Your instructions:
Look in the material below for the line with "at [k*OUTPUT_WIDTH +: OUTPUT_WIDTH]" and the line with "output logic [OUTPUT_WIDTH-1:0]", then set down exactly those two lines and all lines between, nothing more.

Data excerpts:

——————————

<file path="config.mk">
export PLATFORM = sky130hd
export DESIGN_NAME = mm_result_drain
export DESIGN_NICKNAME = d
export VERILOG_FILES = /design/src/rtl/mm_result_drain.sv
export SDC_FILE = /design/constraint.sdc
export NUM_CORES = 1
export LEC_CHECK = 0
export CORE_ASPECT_RATIO = 0.9
export CORE_MARGIN = 1
export CORE_UTILIZATION = 50
export DETAILED_ROUTE_END_ITERATION = 8
export PLACE_DENSITY_LB_ADDON = 0.12
export SLEW_MARGIN = 20
export SYNTH_ARGS = -nofsm -noshare
export SYNTH_HDL_FRONTEND = slang
export SYNTH_SLANG_ARGS = --single-unit
</file>
<file path="constraint.sdc">
create_clock -name clk -period 8.8 [get_ports clk]
set_clock_uncertainty 0.2 [all_clocks]
set_input_delay 1.76 -clock clk [delete_from_list [all_inputs] [get_ports clk]]
set_output_delay 1.76 -clock clk [all_outputs]
set_load 0.02 [all_outputs]
</file>
<file path="src/rtl/mm_result_drain.sv">
// mm_result_drain
// Receiving end of the matrix-multiply row-write port. Completed rows of C
// are captured into a BATCH_SIZE-row buffer and streamed out element by
// element, in row-major order, on a valid/ready stream toward the DMA.
// A row starts streaming as soon as it has been written, so draining
// overlaps filling. m_last marks the final element of a matrix and done
// pulses once that element has been accepted.
//
// Ports
//   clk         rising-edge clock
//   rst         synchronous, active-high reset
//   start       arms the block for one matrix (honoured only when idle)
//   outputData  row of C, element k at [k*OUTPUT_WIDTH +: OUTPUT_WIDTH]
//   outputAddr  row index of outputData
//   outputWrEn  row write strobe
//   m_data      current stream element
//   m_valid     m_data valid
//   m_ready     downstream accepts
//   m_last      final element of row BATCH_SIZE-1
//   busy        block is not idle
//   done        one-cycle pulse after the last element transfers
//   overrun     sticky: a write hit a still-pending row or a bad address
module mm_result_drain #(
    parameter int BATCH_SIZE          = 8,
    parameter int LOG_BATCH_SIZE      = 3,
    parameter int OUTPUT_FEATURES     = 8,
    parameter int LOG_OUTPUT_FEATURES = 3,
    parameter int OUTPUT_WIDTH        = 16
) (
    input  logic                                    clk,
    input  logic                                    rst,
    input  logic                                    start,
    input  logic [OUTPUT_FEATURES*OUTPUT_WIDTH-1:0] outputData,
    input  logic [LOG_BATCH_SIZE-1:0]               outputAddr,
    input  logic                                    outputWrEn,
    output logic [OUTPUT_WIDTH-1:0]                 m_data,
    output logic                                    m_valid,
    input  logic                                    m_ready,
    output logic                                    m_last,
    output logic                                    busy,
    output logic                                    done,
    output logic                                    overrun
);

    typedef enum logic [1:0] {
        ST_IDLE     = 2'd0,
        ST_WAIT_ROW = 2'd1,
        ST_STREAM   = 2'd2,
        ST_DONE     = 2'd3
    } state_t;

    localparam logic [LOG_BATCH_SIZE-1:0]      LAST_ROW  = LOG_BATCH_SIZE'(BATCH_SIZE - 1);
    localparam logic [LOG_OUTPUT_FEATURES-1:0] LAST_COL  = LOG_OUTPUT_FEATURES'(OUTPUT_FEATURES - 1);
    localparam logic [LOG_BATCH_SIZE:0]        ROW_COUNT = (LOG_BATCH_SIZE + 1)'(BATCH_SIZE);

    state_t                           state_r;
    state_t                           state_next_s;
    logic [OUTPUT_WIDTH-1:0]          buf_r [BATCH_SIZE][OUTPUT_FEATURES];
    logic [BATCH_SIZE-1:0]            row_valid_r;
    logic [BATCH_SIZE-1:0]            row_valid_next_s;
    logic [LOG_BATCH_SIZE-1:0]        rd_row_r;
    logic [LOG_BATCH_SIZE-1:0]        rd_row_next_s;
    logic [LOG_OUTPUT_FEATURES-1:0]   rd_col_r;
    logic [LOG_OUTPUT_FEATURES-1:0]   rd_col_next_s;
    logic                             overrun_r;
    logic                             overrun_next_s;
    logic [OUTPUT_WIDTH-1:0]          m_data_r;
    logic [OUTPUT_WIDTH-1:0]          m_data_next_s;
    logic                             m_valid_r;
    logic                             m_valid_next_s;
    logic                             m_last_r;
    logic                             m_last_next_s;
    logic                             busy_r;
    logic                             busy_next_s;
    logic                             done_r;
    logic                             done_next_s;
    logic                             xfer_s;
    logic                             last_col_s;
    logic                             last_row_s;
    logic                             addr_ok_s;
    logic                             wr_acc_s;
    logic                             wr_rej_s;

    // Handshake and write-qualification terms shared by the processes below.
    always_comb begin
        xfer_s     = (state_r == ST_STREAM) && m_ready;
        last_col_s = (rd_col_r == LAST_COL);
        last_row_s = (rd_row_r == LAST_ROW);
        addr_ok_s  = ({1'b0, outputAddr} < ROW_COUNT);
        // A row still marked valid has not fully drained yet, so a second
        // write to it would corrupt data in flight: drop it and flag it.
        if ((state_r != ST_IDLE) && outputWrEn) begin
            wr_acc_s = addr_ok_s && !row_valid_r[outputAddr];
            wr_rej_s = !(addr_ok_s && !row_valid_r[outputAddr]);
        end else begin
            wr_acc_s = 1'b0;
            wr_rej_s = 1'b0;
        end
    end

    // Next-state logic of the drain FSM.
    always_comb begin
        state_next_s = state_r;
        case (state_r)
            ST_IDLE: begin
                if (start) begin
                    state_next_s = ST_WAIT_ROW;
                end else begin
                    state_next_s = ST_IDLE;
                end
            end
            ST_WAIT_ROW: begin
                if (row_valid_r[rd_row_r]) begin
                    state_next_s = ST_STREAM;
                end else begin
                    state_next_s = ST_WAIT_ROW;
                end
            end
            ST_STREAM: begin
                if (xfer_s && last_col_s) begin
                    if (last_row_s) begin
                        state_next_s = ST_DONE;
                    end else begin
                        state_next_s = ST_WAIT_ROW;
                    end
                end else begin
                    state_next_s = ST_STREAM;
                end
            end
            ST_DONE: begin
                state_next_s = ST_IDLE;
            end
            default: begin
                state_next_s = ST_IDLE;
            end
        endcase
    end

    // Next values of the read pointers, row-valid flags and overrun flag.
    always_comb begin
        rd_row_next_s    = rd_row_r;
        rd_col_next_s    = rd_col_r;
        row_valid_next_s = row_valid_r;
        overrun_next_s   = overrun_r;
        if (state_r == ST_IDLE) begin
            if (start) begin
                rd_row_next_s    = {LOG_BATCH_SIZE{1'b0}};
                rd_col_next_s    = {LOG_OUTPUT_FEATURES{1'b0}};
                row_valid_next_s = {BATCH_SIZE{1'b0}};
                overrun_next_s   = 1'b0;
            end else begin
                overrun_next_s   = overrun_r;
            end
        end else begin
            // The accept/reject decision above used the pre-edge flags, so a
            // write racing the final transfer of its row is already rejected
            // and cannot collide with the clear below.
            if (wr_acc_s) begin
                row_valid_next_s[outputAddr] = 1'b1;
            end else if (wr_rej_s) begin
                overrun_next_s = 1'b1;
            end else begin
                overrun_next_s = overrun_r;
            end
            if (xfer_s) begin
                if (last_col_s) begin
                    rd_col_next_s              = {LOG_OUTPUT_FEATURES{1'b0}};
                    row_valid_next_s[rd_row_r] = 1'b0;
                    if (last_row_s) begin
                        rd_row_next_s = rd_row_r;
                    end else begin
                        rd_row_next_s = rd_row_r + {{(LOG_BATCH_SIZE-1){1'b0}}, 1'b1};
                    end
                end else begin
                    rd_col_next_s = rd_col_r + {{(LOG_OUTPUT_FEATURES-1){1'b0}}, 1'b1};
                end
            end else begin
                rd_col_next_s = rd_col_r;
            end
        end
    end

    // Output values for the next cycle; the buffer row being read is valid,
    // so no write can change it under the registered m_data.
    always_comb begin
        m_valid_next_s = (state_next_s == ST_STREAM);
        busy_next_s    = (state_next_s != ST_IDLE);
        done_next_s    = (state_next_s == ST_DONE);
        if (state_next_s == ST_STREAM) begin
            m_data_next_s = buf_r[rd_row_next_s][rd_col_next_s];
            m_last_next_s = (rd_row_next_s == LAST_ROW) && (rd_col_next_s == LAST_COL);
        end else begin
            m_data_next_s = m_data_r;
            m_last_next_s = 1'b0;
        end
    end

    // State, control and output registers.
    always_ff @(posedge clk) begin
        if (rst) begin
            state_r     <= ST_IDLE;
            row_valid_r <= {BATCH_SIZE{1'b0}};
            rd_row_r    <= {LOG_BATCH_SIZE{1'b0}};
            rd_col_r    <= {LOG_OUTPUT_FEATURES{1'b0}};
            overrun_r   <= 1'b0;
            m_data_r    <= {OUTPUT_WIDTH{1'b0}};
            m_valid_r   <= 1'b0;
            m_last_r    <= 1'b0;
            busy_r      <= 1'b0;
            done_r      <= 1'b0;
        end else begin
            state_r     <= state_next_s;
            row_valid_r <= row_valid_next_s;
            rd_row_r    <= rd_row_next_s;
            rd_col_r    <= rd_col_next_s;
            overrun_r   <= overrun_next_s;
            m_data_r    <= m_data_next_s;
            m_valid_r   <= m_valid_next_s;
            m_last_r    <= m_last_next_s;
            busy_r      <= busy_next_s;
            done_r      <= done_next_s;
        end
    end

    // Row buffer storage; contents are only meaningful while the row is valid.
    always_ff @(posedge clk) begin
        if (wr_acc_s) begin
            for (int k = 0; k < OUTPUT_FEATURES; k++) begin
                buf_r[outputAddr][k] <= outputData[k*OUTPUT_WIDTH +: OUTPUT_WIDTH];
            end
        end
    end

    assign m_data  = m_data_r;
    assign m_valid = m_valid_r;
    assign m_last  = m_last_r;
    assign busy    = busy_r;
    assign done    = done_r;
    assign overrun = overrun_r;

endmodule

</file>
==> implementation parameters <==
Parameter                              Value

Timing
  Slew at the pin closest to its max-slew limit ... between 1000 and 1500 ps
  Period utilization ... 0.738
  Number of setup violations in the final report ... 0
  RSZ-0062 raised after global routing ... no
  F_max ... around 0.15 GHz
  Total negative slack ... 0 ps
  Final critical-path required period ... 6490 ps
  Hold Fails Final Rpt ... 0
  Max-slew violations ... 0
  Slew Limit Headroom ... 0.235
  Worst Hold Margin ... about 300 ps

Synth
  Most area-consuming cells after synthesis ... sky130_fd_sc_hd__edfxtp_1, sky130_fd_sc_hd__nand2_1, sky130_fd_sc_hd__mux2i_1
  Number of instances in the synthesized netlist ... ~3000
  Number of warnings reported in the yosys synthesis log ... 0
  Post-synthesis cell type with the largest combined area ... sky130_fd_sc_hd__edfxtp_1
  Share of Yosys cell area claimed by the top area cell type ... 0.720
  Proportion of register bits with asynchronous set or reset after synthesis ... 0
  Synthesized netlist net count ... slightly above 3000
  Fraction of the yosys area taken by sequential cells ... 0.738
  Mapped Avg Cell Area ... roughly 14 µm²
  Total standard cell area after synthesis ... 0.0427 mm²
  Distinct cell type count of the synthesized netlist ... slightly below 80
  Post-synth top flop ... sky130_fd_sc_hd__edfxtp_1
  Number of enable-type register cells in the synthesized netlist ... approximately 1000
  Total of flip-flops plus latches after synthesis ... ~1100

Final layout
  Fin cells ... 4323
  Layout cell share with drive strength beyond 1 ... 0.0915
  Commonest cells after routing, fill and taps aside ... sky130_fd_sc_hd__edfxtp_1, sky130_fd_sc_hd__nand2_1, sky130_fd_sc_hd__nand3_1
  Most common cell after layout, fill and taps aside ... sky130_fd_sc_hd__edfxtp_1
  Final instance area ... between 0.04 and 0.05 mm²
  Post-Route Utilization ... 0.579
  Nets ... approximately 3200
  Relative area change from synthesis to final layout ... 14.4%

Setup path
  Register-to-register setup slack ... 3280 ps
  Sort of element at the end of the critical path ... flip-flop
  Worst-path maximum fanout ... 61
  Critical Path Source ... m_ready
  Worst setup path endpoint ... m_data[14]
  Library cell contributing the largest single delay on the critical path ... sky130_fd_sc_hd__and4b_1
  Worst path max stage delay ... around 870 ps
  Startpoint of the most critical register-to-register path ... rd_col_r[1]
  CP Launch Type ... primary input
  Arrival time of the worst setup path ... slightly below 7000 ps
  Worst reg2reg endpoint ... m_data[14]
  CP required ... about 9000 ps
  Dominant cell type by count on the critical path ... sky130_fd_sc_hd__buf_4
  Startpoint-to-endpoint class of the critical path ... in -> reg
  R2R depth ... 13
  Critical path cell sequence ... clkdlybuf4s50_1, and4b_1, a211oi_4, buf_4, nor2_4, buf_12, buf_4, nand2_1, a32o_1, o41ai_1, a221oi_1, a311oi_1

Power and ir drop
  Largest voltage drop on the vdd net ... around 0.16 mV
  Total power density per cell area ... 210 mW/mm²
  Static power due to leakage ... ~0.016 µW

GRT
  Global-route wire length before repair ... ~180000 µm
  Global-route congestion overflow total ... 0
  Pin count of the biggest net entering global routing ... ~150
  Grt met3 use ... 0.0704
  GRT Overall Usage ... 0.282
  Most crowded layer after global routing ... met2
  Antenna violations before repair ... 13
  Met1 Resource Use GR ... 0.401
  Met2 Use GR ... 0.421
  Vias in the first global route ... 26100

Place
  Area post-placement ... ~0.045 mm²
  Number of input and output port buffers inserted ... roughly 160
  Dpl cells ... 4118
  GP Congestion ... between 0.8 and 0.9
  DPL Wire Length ... ~69000 µm

Clocking
  CTS H-Tree Depth ... 3
  Later-pin clock latency in the skew report ... between 600 and 700 ps
  Clk buf depth ... 3
  Resize count post-CTS ... 0
  Buffer count from post-CTS setup fixing ... 0
  Clock Sinks ... 1061
  CTS clock-pin slew for the worst setup and hold paths ... ~60 ps
  TritonCTS Buffers ... approximately 110
  Hold-fix buffers at CTS ... 0
  Clock tree from TritonCTS ... yes
  Root Buffer ... sky130_fd_sc_hd__clkbuf_16

Routing
  Number of search-and-repair iterations in the first detailed-routing pass ... 6
  Violation count after the first detailed-routing iteration ... a little over 3000
  DRT Wirelength ... 122000 µm
  ANT nets after route ... 0
  Routed length per instance ... around 28 µm
  Total via count after detailed routing ... ~27000
  DR DRC count ... 0
  Via-to-Cell Ratio ... a little over 6

Run status
  Run status ... complete, no violations

Floorplanning
  Number of standard-cell rows in the floorplan ... between 100 and 150
  Vert. Die Dim ... between 200 and 300 µm
  Starting utilization of the core area ... 0.506
  I/O pin count ... 157
  Floorplan die area ... ~0.087 mm²
  Area of the core ... 0.0844 mm²
  Width of the chip ... slightly above 300 µm

Job
  # Max-Cap Violations ... 0

Worst hold path
  Path category of the worst min-delay check ... reg -> reg
[critical path, delay by kind of cell]
family	cells	cell delay, ps
buffers and inverters	4	1720
AO/OA/AOI/OAI	5	1660
AND/OR/NAND/NOR	3	1620
[cell usage after synthesis (5+ instances only)]
master / n
sky130_fd_sc_hd__buf_4: 26
sky130_fd_sc_hd__clkbuf_1: 62
sky130_fd_sc_hd__o211ai_1: 29
sky130_fd_sc_hd__a211oi_1: 53
sky130_fd_sc_hd__buf_2: 101
sky130_fd_sc_hd__buf_1: 10
sky130_fd_sc_hd__a31o_2: 11
sky130_fd_sc_hd__mux2_2: 9
sky130_fd_sc_hd__nand2_1: 560
sky130_fd_sc_hd__a21oi_1: 30
sky130_fd_sc_hd__a2111oi_0: 7
sky130_fd_sc_hd__a311oi_2: 6
sky130_fd_sc_hd__a32o_1: 24
sky130_fd_sc_hd__nor3_1: 6
sky130_fd_sc_hd__nand3b_1: 6
sky130_fd_sc_hd__o21ai_0: 32
sky130_fd_sc_hd__a31oi_1: 70
sky130_fd_sc_hd__o31ai_1: 12
sky130_fd_sc_hd__edfxtp_1: 1024
sky130_fd_sc_hd__a311oi_1: 32
sky130_fd_sc_hd__a41oi_1: 8
sky130_fd_sc_hd__and3_1: 61
sky130_fd_sc_hd__nand4_1: 6
sky130_fd_sc_hd__a32oi_1: 18
sky130_fd_sc_hd__a21o_1: 10
sky130_fd_sc_hd__buf_6: 10
sky130_fd_sc_hd__o21ai_1: 5
sky130_fd_sc_hd__a22oi_1: 30
sky130_fd_sc_hd__o22ai_1: 36
sky130_fd_sc_hd__inv_1: 5
sky130_fd_sc_hd__a311o_1: 16
sky130_fd_sc_hd__nor2_1: 141
sky130_fd_sc_hd__a221oi_1: 30
sky130_fd_sc_hd__o221ai_1: 47
sky130_fd_sc_hd__nand3_1: 189
sky130_fd_sc_hd__mux2i_1: 124
sky130_fd_sc_hd__o211a_1: 6
sky130_fd_sc_hd__and2_1: 12
sky130_fd_sc_hd__dfxtp_1: 37
[per-layer routing]
layer  part of all wire  wire (µm)  vias up
met5            0.00030         36        -
met4              0.033       4050        6
met3              0.089      10900      197
met2               0.46      55500     1120
met1               0.42      51200    13700
li1                   -          -    11800
[final cells by class]
class | instances | area, µm²
Multi-Input combinational cell | 1694 | 10200
Tap cell | 1133 | 1420
Clock inverter | 52 | 520
Antenna cell | 11 | 27.5
Inverter | 5 | 18.8
Timing Repair Buffer | 225 | 2250
Fill cell | 6665 | 35600
Sequential cell | 1061 | 31500
Clock buffer | 142 | 2890
[worst min path at each step]
| stage | from | end | slack (ps) | cells after the start |
|---|---|---|---|---|
| after floorplan | row_valid_r[5] | row_valid_r[5] | 310 | 2 |
| after global placement | overrun | overrun | 280 | 2 |
| after detailed placement | overrun | overrun | 290 | 2 |
| after CTS | overrun | overrun | 310 | 2 |
| after global routing | overrun | overrun | 340 | 2 |
| final | overrun | overrun | 300 | 2 |
[sequential cells by signal (all words and copies together), names as in the netlist]
signal       count
buf_r         1024
busy             1
done             1
m_data          16
m_last           1
m_valid          1
overrun          1
rd_col_r         3
rd_row_r         3
row_valid_r      8
state_r          2
[report_power, final]
part           total [µW]  internal (µW)  leakage, µW  switching (µW)
sequential           5590           5580      0.00952            11.4
combinational         205           71.2      0.00479             133
clock                4460           2590      0.00168            1870
total               10300           8230       0.0160            2020
[metrics by stage]
step                      total power [µW]  worst slack (ps)
after floorplan                       5750              1870
after global placement                5890              1320
after detailed placement              5900              1790
after CTS                            10300              2500
after global routing                 10500              2190
final                                10300              2310
[cells by family (layout without fill, tap and decap cells)]
group / count (synthesis) / in the layout / share of synthesized area
adder cells (fa/ha/maj): 3 / 3 / 0.000880
other: 0 / 11 / 0
multiplexers: 136 / 136 / 0.0329
AO/OA/AOI/OAI: 548 / 548 / 0.100
buffers and inverters: 214 / 424 / 0.0258
AND/OR/NAND/NOR: 1007 / 1007 / 0.103
flip-flops: 1061 / 1061 / 0.738
(Power assumes the default switching activity.)
==> patch: new RTL, same settings <==
The parameter `LOG_OUTPUT_FEATURES` goes from 3 to 2.
--- a/src/rtl/mm_result_drain.sv
+++ b/src/rtl/mm_result_drain.sv
@@ -24,7 +24,7 @@
     parameter int BATCH_SIZE          = 8,
     parameter int LOG_BATCH_SIZE      = 3,
     parameter int OUTPUT_FEATURES     = 8,
-    parameter int LOG_OUTPUT_FEATURES = 3,
+    parameter int LOG_OUTPUT_FEATURES = 2,
     parameter int OUTPUT_WIDTH        = 16
 ) (
     input  logic                                    clk,
Check against the original RTL: not settled (the Yosys comparison gave no result); the edit may change what the design does.
==> patch against the unedited design <==
  * Setup slack gained 920 ps
  * Final area is 50% lower
  * Total power decreased by 48%
  * Clock power is 48% lower
  * First-iteration DRC count down 62%
  * Area after synthesis down 50%
  * Routed wire length down 58%
  * Sequential cell count is 513 lower
  * Synthesized cell count decreased by 55%
  * Worst hold slack worse by 8.9 ps
  * Critical path type unchanged
  * Highest routed layer unchanged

——————————

Task answer:
//   outputData  row of C, element k at [k*OUTPUT_WIDTH +: OUTPUT_WIDTH]
//   outputAddr  row index of outputData
//   outputWrEn  row write strobe
//   m_data      current stream element
//   m_valid     m_data valid
//   m_ready     downstream accepts
//   m_last      final element of row BATCH_SIZE-1
//   busy        block is not idle
//   done        one-cycle pulse after the last element transfers
//   overrun     sticky: a write hit a still-pending row or a bad address
module mm_result_drain #(
    parameter int BATCH_SIZE          = 8,
    parameter int LOG_BATCH_SIZE      = 3,
    parameter int OUTPUT_FEATURES     = 8,
    parameter int LOG_OUTPUT_FEATURES = 3,
    parameter int OUTPUT_WIDTH        = 16
) (
    input  logic                                    clk,
    input  logic                                    rst,
    input  logic                                    start,
    input  logic [OUTPUT_FEATURES*OUTPUT_WIDTH-1:0] outputData,
    input  logic [LOG_BATCH_SIZE-1:0]               outputAddr,
    input  logic                                    outputWrEn,
    output logic [OUTPUT_WIDTH-1:0]                 m_data,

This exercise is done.